Within the records, which lines hold the string "config"? Report each one by copying it.

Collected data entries
..............................
`/design/flow/run.sh`:
```
#!/bin/bash
# OpenROAD 26Q1-2900-gdf79404cd8, Yosys 0.63+post, stock flow scripts
make -C /OpenROAD-flow-scripts/flow DESIGN_CONFIG=/design/flow/config.mk WORK_HOME=/design/flow/orfs finish
```
`/design/flow/config.mk`:
```
export PLATFORM = sky130hd
export DESIGN_NAME = MLAB_18
export DESIGN_NICKNAME = MLAB_18
export VERILOG_FILES = /design/flow/design.v
export SDC_FILE = /design/flow/constraint.sdc
export NUM_CORES = 4
export LEC_CHECK = 1
export CORE_UTILIZATION = 40
```
`/design/flow/constraint.sdc`:
```
current_design MLAB_18

set clk_period 19.8
set clk_io_pct 0.2

create_clock -name clk0 -period $clk_period [get_ports {clk}]

set non_clock_inputs [all_inputs -no_clocks]
set_input_delay [expr $clk_period * $clk_io_pct] -clock clk0 $non_clock_inputs
set_output_delay [expr $clk_period * $clk_io_pct] -clock clk0 [all_outputs]
```
`/design/flow/design.v`:
```
module MLAB_18(
 output reg signed [17:0] out,    
 input signed [17:0] data,    
 input [3:0] address,         
 input [1:0] patch_index,     
 input we, clk                
);
	parameter patch_size = 16;    
	reg [17:0] mem [47:0];        
	always @ (posedge clk) begin
		if (we) begin     
			mem[patch_index * patch_size + address] <= data;
		end               
		out <= mem[patch_index * patch_size + address];
	end
endmodule
```
==> flow_summary.yaml <==
# flow metrics
worst_setup_path:
  r2r_slack_ns: 17.36
  r2r_end: "out[2]"
  cp_max_fo: 45
  worstSetupPathType: "in2reg"
  cp.required_ns: 20.34
  cp-start-kind: "primary input"
  crit_arrival_ns: 7.69
  r2r-start: "mem[32][2]"
  crit_path_end: "out[9]"
  crit_path_end_kind: "register"
  reg2reg_depth: 5
  crit_start: "address[0]"
global_route:
  grt_max_degree: 88
  grt_pass1_vias: 20300
  antenna_found_initial: 3
  overflow: 0
  grt_pass1_wl_microns: 143000
  track_usage_pct: 25.5
logic_synthesis:
  top_cell_area_share_pct: 76.4
  ys.flop_type: "edfxtp_1"
  xor_share_pct: 0
  ys_sh_adder_pct: 0
  ys_cells: 1924
  synthesis.instances: 1924
  synth-edff-count: 864
  avgSynthCellArea_sq_um: 17.7
  mux_area_share_pct: 5.16
  ys_warn_count: 1
  async_flop_share_pct: 0
  ys_seq_elements: 882
  synthAoiAreaFrac_pct: 10.2
  synth_area_sq_um: 34000
  synthDistinctLibCells: 77
  ys_sh_simple_pct: 4.85
  ys_area_sq_um: 34000
  area_leaders: "edfxtp_1, a221oi_1, a22oi_1"
  synth.logic.top_family: "AND-OR/OR-AND gates"
  largest_area_cell: "edfxtp_1"
  seq_area_frac_synth_pct: 77.4
power_and_ir_drop:
  power.leakage_nw: 12.2
  vdd_drop_max_uv: 74.5
  power_density_nw_per_um2: 102
clock_network:
  cts_sinks: 882
  cts_buffers: 88
  clock_path_buffers: 3
  postCtsResizedCells: 0
  clk_latency_ns: 0.65
  clk_pin_slew_ns: 0.06
  cts_root_buf: "clkbuf_16"
  h-tree-depth: 3
  cts_tree: "done"
  cts_hold_buffers: 0
  post_cts_buffers: 0
timing:
  tightest_slew_ns: 1.38
  max_slew_margin_pct: 6.89
  tns_ns: 0
  min_period_ns: 7.15
  max_freq_mhz: 140
  slew_violations: 0
  finalSetupViolCount: 0
  fin_worst_skew_ns: 0.0252
  rsz0062_at_grt: "false"
  hold_violations: 0
  fin_crit_sh_pct: 36.1
  fin_hold_ws_ns: 0.605
detailed_routing:
  num_vias: 19300
  dr_wl_met2_microns: 43500
  wire_per_inst_microns: 30.7
  drtIter0Drc: 1346
  met1_length_microns: 33600
  antenna_left: 0
  dr_wl_met3_microns: 18500
  highest_layer: "met5"
  drcViolationCount: 0
  firstDrtPassIters: 5
  wl_microns: 99100
  via_per_inst: 5.97
job:
  tool_warnings: 25
  maxCapViolCount: 0
final_layout:
  fin_util_pct: 46.2
  drive_gt1_share_pct: 19.2
  area_growth_pct: 14.1
  stdcell_area_sq_um: 38800
worst_hold_path:
  min_from: "mem[16][17]"
  hold_class: "reg2reg"
floorplanning:
  dieArea_sq_um: 86100
  num_io_pins: 44
  die_w_microns: 293
  fp-utilization_pct: 40.5
  rows: 106
  core_area_sq_um: 83800
  die_height_microns: 293
run_status:
  outcome: "finished, final reports clean"
place:
  gp_congestion: 0.916
  place_area_sq_um: 35900
  portBuffers: 43
  dp.final_hpwl_microns: 58100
..............................
RESULT OF THIS TASK:
make -C /OpenROAD-flow-scripts/flow DESIGN_CONFIG=/design/flow/config.mk WORK_HOME=/design/flow/orfs finish
`/design/flow/config.mk`:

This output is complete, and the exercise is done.